_Entries provided:_
==> config.mk <==
export PLATFORM = sky130hd
export DESIGN_NAME = uepo_top
export DESIGN_NICKNAME = d
export VERILOG_FILES = /design/src/uepo_pkg.sv /design/src/uepo_osc_gate.sv /design/src/uepo_top.sv
export SDC_FILE = /design/constraint.sdc
export NUM_CORES = 1
export LEC_CHECK = 0
export BUFFER_PORTS_ARGS = -buffer_cell sky130_fd_sc_hd__buf_2
export CAP_MARGIN = 30
export CORE_UTILIZATION = 41
export CTS_BUF_LIST = sky130_fd_sc_hd__clkbuf_4
export DETAILED_ROUTE_END_ITERATION = 10
export PLACE_DENSITY = 0.79
export SYNTH_ARGS = -nofsm -noshare
export SYNTH_HDL_FRONTEND = slang
export SYNTH_SLANG_ARGS = --single-unit
==> constraint.sdc <==
create_clock -name pclk -period 1 [get_ports pclk]
set_clock_uncertainty 0.05 [all_clocks]
set_input_delay 0.05 -clock pclk [delete_from_list [all_inputs] [get_ports pclk]]
set_output_delay 0.05 -clock pclk [all_outputs]
set_load 0.05 [all_outputs]
==> src/uepo_pkg.sv <==
// Summary of operation
// Endpoint flags active only for bulk/interrupt
// Good packet sets receive ready, locks
// Write one clears receive ready, unlocks
// Write one sets transmit ready, enables
// Host ACK clears transmit ready, locks
// Upper status bits zero; both resets clear
// Four read-only error flags, upper zero
// Start of packet clears error flags
// Bus reset keeps oscillator bits
// Control zero powers down oscillator, PLL
// Control honoured only while enable set
// Enable bit permits or blocks control
// Stop needs select flag and stop/subclock
// Oscillator runs while processor needs it
// Core reset flag cleared, firmware releases
// Locked endpoint answers NAK
// Zero writes and error writes ignored
package uepo_pkg;
  localparam logic [15:0] uepo_usb_packet_error_flags_addr = 16'h1a39;
  localparam logic [15:0] uepo_oscillator_powerdown_test_addr = 16'h1a3a;
  localparam logic [15:0] uepo_endpoint_three_status_addr = 16'h1a63;
  localparam logic [15:0] uepo_ctrl_addr = 16'h1a40;
  localparam logic [15:0] uepo_irq_stat_addr = 16'h1a44;
  localparam logic [15:0] uepo_irq_mask_addr = 16'h1a48;
  localparam int uepo_rx_rdy_bit = 0;
  localparam int uepo_tx_rdy_bit = 1;
  localparam int uepo_pd_ctl_bit = 1;
  localparam int uepo_pd_en_bit = 2;
  localparam int uepo_core_rst_bit = 0;
  localparam int uepo_err_stuff_bit = 0;
  localparam int uepo_err_dcrc_bit = 1;
  localparam int uepo_err_acrc_bit = 2;
  localparam int uepo_err_pid_bit = 3;
  localparam int uepo_irq_rx_bit = 0;
  localparam int uepo_irq_ack_bit = 1;
  localparam int uepo_irq_err_bit = 2;
  localparam logic [7:0] uepo_byte_reset = 8'h00;
  localparam logic [2:0] uepo_irq_reset = 3'h0;
  localparam logic [1:0] uepo_ep_bulk = 2'h2;
  localparam logic [1:0] uepo_ep_intr = 2'h3;
  typedef enum logic [1:0] {
    uepo_idle = 2'b00,
    uepo_ack = 2'b01,
    uepo_nak = 2'b10
  } uepo_hs_type;
endpackage

==> src/uepo_osc_gate.sv <==
`timescale 1ns/1ps
`default_nettype none
module uepo_osc_gate (
  input wire logic pclk, // Clock
  input wire logic presetn, // Async reset, active low
  input wire logic pd_enable, // Power down enable bit
  input wire logic pd_control, // Power down control bit
  input wire logic osc_select, // Standby osc select flag
  input wire logic cpu_stop, // Processor in stop mode
  input wire logic cpu_subclk, // Processor on subclock
  output logic osc_run // Oscillator and PLL run
);
  logic want_down;
  assign want_down = pd_enable && !pd_control;
  always_ff @(posedge pclk or negedge presetn) begin
    if (!presetn) begin
      osc_run <= 1'b1;
    end else begin
      // Processor clock demand overrides the request
      osc_run <= !(want_down && osc_select && (cpu_stop || cpu_subclk));
    end
  end
  a_osc_needed: assert property (@(posedge pclk) disable iff (!presetn)
    (!cpu_stop && !cpu_subclk) |=> osc_run)
    else $error("oscillator stopped while needed");
  a_osc_stop: assert property (@(posedge pclk) disable iff (!presetn)
    (pd_enable && !pd_control && osc_select && cpu_stop) |=> !osc_run)
    else $error("oscillator not stopped");
  a_osc_block: assert property (@(posedge pclk) disable iff (!presetn)
    !pd_enable |=> osc_run)
    else $error("power down not blocked");
endmodule
`default_nettype wire

==> src/uepo_top.sv <==
// The implementer's own choice: the APB interface to the registers.
`timescale 1ns/1ps
`default_nettype none
module uepo_top (
  input wire logic pclk, // APB clock
  input wire logic presetn, // Async reset, active low
  input wire logic psel, // APB select
  input wire logic penable, // APB enable
  input wire logic pwrite, // APB direction
  input wire logic [15:0] paddr, // APB byte address
  input wire logic [31:0] pwdata, // APB write data
  output logic [31:0] prdata, // APB read data
  output logic pready, // APB ready
  output logic pslverr, // APB error
  input wire logic usb_bus_reset, // USB bus reset pulse
  input wire logic [1:0] ep3_type, // Endpoint three transfer type
  input wire logic rx_good, // Error-free OUT packet done
  input wire logic host_ack, // Host ACK for IN data
  input wire logic rx_token, // OUT data arriving for ep3
  input wire logic in_token, // IN token for ep3
  input wire logic sop_seen, // Start of packet pulse
  input wire logic [3:0] err_seen, // Stuff, dcrc, acrc, pid pulses
  input wire logic osc_select_pin, // Standby osc select, async
  input wire logic cpu_stop_pin, // Stop mode, async
  input wire logic cpu_subclk_pin, // Subclock running, async
  output logic [1:0] handshake, // Handshake code to packet engine
  output logic rx_enable, // Ep3 may accept data
  output logic tx_enable, // Ep3 may transmit
  output logic usb_core_rst_n, // USB core reset, active low
  output logic osc_run, // Oscillator and PLL run
  output logic irq // Interrupt, level high
);
  import uepo_pkg::*;

  ////////////////////////////////////////////////////////////////////////////
  logic rx_rdy;
  logic tx_rdy;
  logic [3:0] err_flags;
  logic pd_en;
  logic pd_ctl;
  logic core_rel;
  logic [2:0] irq_stat;
  logic [2:0] irq_mask;
  logic [2:0] sync_a;
  logic [2:0] sync_b;
  logic ep_valid;
  logic wr_acc;
  logic rd_acc;
  logic [7:0] wbyte;
  logic [2:0] next_irq_stat;
  logic [31:0] next_prdata;
  logic known;

  // Register index to aligned word address; low bits must be zero
  function automatic logic hit(input logic [15:0] a, input logic [15:0] r);
    hit = (a == {r[13:0], 2'h0});
  endfunction

  assign ep_valid = (ep3_type == uepo_ep_bulk) || (ep3_type == uepo_ep_intr);
  assign wr_acc = psel && penable && pwrite;
  assign rd_acc = psel && !penable && !pwrite;
  assign wbyte = pwdata[7:0];

  ////////////////////////////////////////////////////////////////////////////
  // Level inputs from other clock domains
  always_ff @(posedge pclk or negedge presetn) begin
    if (!presetn) begin
      sync_a <= 3'h0;
      sync_b <= 3'h0;
    end else begin
      sync_a <= {cpu_subclk_pin, cpu_stop_pin, osc_select_pin};
      sync_b <= sync_a;
    end
  end

  ////////////////////////////////////////////////////////////////////////////
  // Endpoint three ready flags; hardware event wins over firmware write
  always_ff @(posedge pclk or negedge presetn) begin
    if (!presetn) begin
      rx_rdy <= 1'b0;
      tx_rdy <= 1'b0;
    end else if (usb_bus_reset) begin
      rx_rdy <= 1'b0;
      tx_rdy <= 1'b0;
    end else begin
      if (ep_valid && rx_good) begin
        rx_rdy <= 1'b1;
      end else if (wr_acc && hit(paddr, uepo_endpoint_three_status_addr) && wbyte[uepo_rx_rdy_bit]) begin
        rx_rdy <= 1'b0;
      end
      if (ep_valid && host_ack) begin
        tx_rdy <= 1'b0;
      end else if (wr_acc && hit(paddr, uepo_endpoint_three_status_addr) && wbyte[uepo_tx_rdy_bit]) begin
        tx_rdy <= 1'b1;
      end
    end
  end

  // Lock and handshake toward the packet engine
  always_ff @(posedge pclk or negedge presetn) begin
    if (!presetn) begin
      rx_enable <= 1'b0;
      tx_enable <= 1'b0;
      handshake <= uepo_idle;
    end else begin
      rx_enable <= ep_valid && !rx_rdy;
      tx_enable <= ep_valid && tx_rdy;
      if (ep_valid && ((rx_token && rx_rdy) || (in_token && !tx_rdy))) begin
        handshake <= uepo_nak;
      end else if (ep_valid && rx_token) begin
        handshake <= uepo_ack;
      end else begin
        handshake <= uepo_idle;
      end
    end
  end

  ////////////////////////////////////////////////////////////////////////////
  // Error flags: SOP clears, but an error in the same cycle still lands
  always_ff @(posedge pclk or negedge presetn) begin
    if (!presetn) begin
      err_flags <= 4'h0;
    end else if (usb_bus_reset) begin
      err_flags <= 4'h0;
    end else if (sop_seen) begin
      err_flags <= err_seen;
    end else begin
      err_flags <= err_flags | err_seen;
    end
  end

  ////////////////////////////////////////////////////////////////////////////
  // Oscillator test byte survives bus reset
  always_ff @(posedge pclk or negedge presetn) begin
    if (!presetn) begin
      pd_en <= 1'b0;
      pd_ctl <= 1'b0;
    end else if (wr_acc && hit(paddr, uepo_oscillator_powerdown_test_addr)) begin
      pd_en <= wbyte[uepo_pd_en_bit];
      pd_ctl <= wbyte[uepo_pd_ctl_bit];
    end
  end

  // Core reset release flag; cleared by every system reset
  always_ff @(posedge pclk or negedge presetn) begin
    if (!presetn) begin
      core_rel <= 1'b0;
      usb_core_rst_n <= 1'b0;
    end else begin
      if (wr_acc && hit(paddr, uepo_ctrl_addr)) begin
        core_rel <= wbyte[uepo_core_rst_bit];
      end
      usb_core_rst_n <= core_rel;
    end
  end

  uepo_osc_gate u_osc (
    .pclk(pclk),
    .presetn(presetn),
    .pd_enable(pd_en),
    .pd_control(pd_ctl),
    .osc_select(sync_b[0]),
    .cpu_stop(sync_b[1]),
    .cpu_subclk(sync_b[2]),
    .osc_run(osc_run)
  );

  ////////////////////////////////////////////////////////////////////////////
  // Interrupts: write one to clear, new event wins
  always_comb begin
    next_irq_stat = irq_stat;
    if (wr_acc && hit(paddr, uepo_irq_stat_addr)) begin
      next_irq_stat = irq_stat & ~wbyte[2:0];
    end
    if (ep_valid && rx_good) begin
      next_irq_stat[uepo_irq_rx_bit] = 1'b1;
    end
    if (ep_valid && host_ack) begin
      next_irq_stat[uepo_irq_ack_bit] = 1'b1;
    end
    if (|err_seen) begin
      next_irq_stat[uepo_irq_err_bit] = 1'b1;
    end
  end

  always_ff @(posedge pclk or negedge presetn) begin
    if (!presetn) begin
      irq_stat <= uepo_irq_reset;
      irq_mask <= uepo_irq_reset;
      irq <= 1'b0;
    end else begin
      irq_stat <= next_irq_stat;
      if (wr_acc && hit(paddr, uepo_irq_mask_addr)) begin
        irq_mask <= wbyte[2:0];
      end
      irq <= |(next_irq_stat & irq_mask);
    end
  end

  ////////////////////////////////////////////////////////////////////////////
  // APB read mux; data registered in setup, one wait-free access phase
  always_comb begin
    next_prdata = 32'h0;
    known = 1'b1;
    if (hit(paddr, uepo_endpoint_three_status_addr)) begin
      next_prdata[1:0] = ep_valid ? {tx_rdy, rx_rdy} : 2'h0;
    end else if (hit(paddr, uepo_usb_packet_error_flags_addr)) begin
      next_prdata[3:0] = err_flags;
    end else if (hit(paddr, uepo_oscillator_powerdown_test_addr)) begin
      next_prdata[2:1] = {pd_en, pd_ctl};
    end else if (hit(paddr, uepo_ctrl_addr)) begin
      next_prdata[0] = core_rel;
    end else if (hit(paddr, uepo_irq_stat_addr)) begin
      next_prdata[2:0] = irq_stat;
    end else if (hit(paddr, uepo_irq_mask_addr)) begin
      next_prdata[2:0] = irq_mask;
    end else begin
      known = 1'b0;
    end
  end

  always_ff @(posedge pclk or negedge presetn) begin
    if (!presetn) begin
      prdata <= 32'h0;
      pready <= 1'b0;
      pslverr <= 1'b0;
    end else begin
      if (rd_acc) begin
        prdata <= next_prdata;
      end
      pready <= psel && !penable;
      pslverr <= psel && !penable && !known;
    end
  end

  ////////////////////////////////////////////////////////////////////////////
  // Endpoint three flags, lock and handshake
  a_rx_lock: assert property (@(posedge pclk) disable iff (!presetn)
    (ep_valid && rx_good && !usb_bus_reset) |=> rx_rdy ##1 !rx_enable)
    else $error("receive ready not set");
  a_rx_keep: assert property (@(posedge pclk) disable iff (!presetn)
    (rx_rdy && !usb_bus_reset
     && !(wr_acc && hit(paddr, uepo_endpoint_three_status_addr) && wbyte[uepo_rx_rdy_bit]))
    |=> rx_rdy)
    else $error("receive lock dropped");
  a_rx_clear: assert property (@(posedge pclk) disable iff (!presetn)
    (wr_acc && hit(paddr, uepo_endpoint_three_status_addr) && wbyte[uepo_rx_rdy_bit] && !rx_good)
    |=> !rx_rdy)
    else $error("receive ready not cleared");
  a_rx_unlock: assert property (@(posedge pclk) disable iff (!presetn)
    (ep_valid && !rx_rdy) |=> rx_enable)
    else $error("receive not enabled");
  a_rx_ack: assert property (@(posedge pclk) disable iff (!presetn)
    (ep_valid && rx_token && !rx_rdy && !in_token) |=> handshake == uepo_ack)
    else $error("open endpoint not acked");
  a_tx_set: assert property (@(posedge pclk) disable iff (!presetn)
    (wr_acc && hit(paddr, uepo_endpoint_three_status_addr) && wbyte[uepo_tx_rdy_bit] && !host_ack
     && !usb_bus_reset) |=> tx_rdy)
    else $error("transmit ready not set");
  a_tx_keep: assert property (@(posedge pclk) disable iff (!presetn)
    (tx_rdy && !host_ack && !usb_bus_reset) |=> tx_rdy)
    else $error("transmit ready dropped");
  a_tx_allow: assert property (@(posedge pclk) disable iff (!presetn)
    (ep_valid && tx_rdy) |=> tx_enable)
    else $error("transmit not enabled");
  a_tx_ack: assert property (@(posedge pclk) disable iff (!presetn)
    (ep_valid && host_ack && !usb_bus_reset) |=> !tx_rdy ##1 !tx_enable)
    else $error("transmit ready not cleared");
  a_zero_write: assert property (@(posedge pclk) disable iff (!presetn)
    (wr_acc && hit(paddr, uepo_endpoint_three_status_addr) && wbyte[1:0] == 2'h0 && !rx_good
     && !host_ack && !usb_bus_reset) |=> $stable({rx_rdy, tx_rdy}))
    else $error("zero write changed flags");
  a_nak_locked: assert property (@(posedge pclk) disable iff (!presetn)
    (ep_valid && in_token && !tx_rdy) |=> handshake == uepo_nak)
    else $error("locked endpoint not naked");
  a_rx_nak: assert property (@(posedge pclk) disable iff (!presetn)
    (ep_valid && rx_token && rx_rdy) |=> handshake == uepo_nak)
    else $error("full endpoint not naked");
  a_ep_quiet: assert property (@(posedge pclk) disable iff (!presetn)
    !ep_valid |=> (!rx_enable && !tx_enable && handshake == uepo_idle))
    else $error("unconfigured endpoint active");
  a_ep_ignore: assert property (@(posedge pclk) disable iff (!presetn)
    (!ep_valid && !usb_bus_reset && !(wr_acc && hit(paddr, uepo_endpoint_three_status_addr)))
    |=> ($stable(rx_rdy) && $stable(tx_rdy)))
    else $error("unconfigured endpoint flag moved");
  a_ep_read_mask: assert property (@(posedge pclk) disable iff (!presetn)
    (rd_acc && hit(paddr, uepo_endpoint_three_status_addr) && !ep_valid) |=> prdata == 32'h0)
    else $error("unconfigured endpoint read nonzero");
  a_ep_upper: assert property (@(posedge pclk) disable iff (!presetn)
    (rd_acc && hit(paddr, uepo_endpoint_three_status_addr)) |=> prdata[31:2] == 30'h0)
    else $error("status upper bits nonzero");
  a_bus_reset: assert property (@(posedge pclk) disable iff (!presetn)
    (usb_bus_reset && !(wr_acc && hit(paddr, uepo_oscillator_powerdown_test_addr)))
    |=> (!rx_rdy && !tx_rdy && $stable(pd_en)))
    else $error("bus reset handling wrong");

  // Packet error flags
  a_err_sticky: assert property (@(posedge pclk) disable iff (!presetn)
    (!sop_seen && !usb_bus_reset)
    |=> err_flags == ($past(err_flags) | $past(err_seen)))
    else $error("error flag lost or invented");
  a_err_sop_keep: assert property (@(posedge pclk) disable iff (!presetn)
    (sop_seen && !usb_bus_reset) |=> err_flags == $past(err_seen))
    else $error("error at start of packet wrong");
  a_sop_clear: assert property (@(posedge pclk) disable iff (!presetn)
    (sop_seen && err_seen == 4'h0) |=> err_flags == 4'h0)
    else $error("error flags not cleared");
  a_err_bus: assert property (@(posedge pclk) disable iff (!presetn)
    usb_bus_reset |=> err_flags == 4'h0)
    else $error("error flags kept over bus reset");
  a_err_ro: assert property (@(posedge pclk) disable iff (!presetn)
    (wr_acc && hit(paddr, uepo_usb_packet_error_flags_addr) && !sop_seen && !usb_bus_reset
     && err_seen == 4'h0) |=> $stable(err_flags))
    else $error("error flags written");
  a_err_upper: assert property (@(posedge pclk) disable iff (!presetn)
    (rd_acc && hit(paddr, uepo_usb_packet_error_flags_addr)) |=> prdata[31:4] == 28'h0)
    else $error("error upper bits nonzero");

  // Oscillator test byte and core release
  a_osc_bus_keep: assert property (@(posedge pclk) disable iff (!presetn)
    (usb_bus_reset && !(wr_acc && hit(paddr, uepo_oscillator_powerdown_test_addr)))
    |=> $stable(pd_ctl))
    else $error("bus reset changed power down control");
  a_pd_en_set: assert property (@(posedge pclk) disable iff (!presetn)
    (wr_acc && hit(paddr, uepo_oscillator_powerdown_test_addr) && wbyte[uepo_pd_en_bit]) |=> pd_en)
    else $error("power down enable not set");
  a_pd_en_clr: assert property (@(posedge pclk) disable iff (!presetn)
    (wr_acc && hit(paddr, uepo_oscillator_powerdown_test_addr) && !wbyte[uepo_pd_en_bit]) |=> !pd_en)
    else $error("power down enable not cleared");
  a_pd_ctl_set: assert property (@(posedge pclk) disable iff (!presetn)
    (wr_acc && hit(paddr, uepo_oscillator_powerdown_test_addr) && wbyte[uepo_pd_ctl_bit]) |=> pd_ctl)
    else $error("power down control not set");
  a_pd_ctl_clr: assert property (@(posedge pclk) disable iff (!presetn)
    (wr_acc && hit(paddr, uepo_oscillator_powerdown_test_addr) && !wbyte[uepo_pd_ctl_bit]) |=> !pd_ctl)
    else $error("power down control not cleared");
  a_pd_ctl_run: assert property (@(posedge pclk) disable iff (!presetn)
    pd_ctl |=> osc_run)
    else $error("oscillator stopped with control one");
  a_pd_off_run: assert property (@(posedge pclk) disable iff (!presetn)
    !pd_en |=> osc_run)
    else $error("oscillator stopped without enable");
  a_core_hold: assert property (@(posedge pclk) disable iff (!presetn)
    !core_rel |=> !usb_core_rst_n)
    else $error("core released early");
  a_core_release: assert property (@(posedge pclk) disable iff (!presetn)
    core_rel |=> usb_core_rst_n)
    else $error("core not released");

  // Interrupt and bus response
  a_irq_rx: assert property (@(posedge pclk) disable iff (!presetn)
    (ep_valid && rx_good) |=> irq_stat[uepo_irq_rx_bit])
    else $error("receive interrupt not set");
  a_irq_quiet: assert property (@(posedge pclk) disable iff (!presetn)
    (irq_mask == 3'h0) |=> !irq)
    else $error("masked interrupt raised");
  a_err_resp: assert property (@(posedge pclk) disable iff (!presetn)
    pslverr |-> pready)
    else $error("error response without ready");
endmodule
`default_nettype wire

_Problem:_
Review the entries above and return every line where "past" appears.

_Answer for this exercise:_
    |=> err_flags == ($past(err_flags) | $past(err_seen)))
    (sop_seen && !usb_bus_reset) |=> err_flags == $past(err_seen))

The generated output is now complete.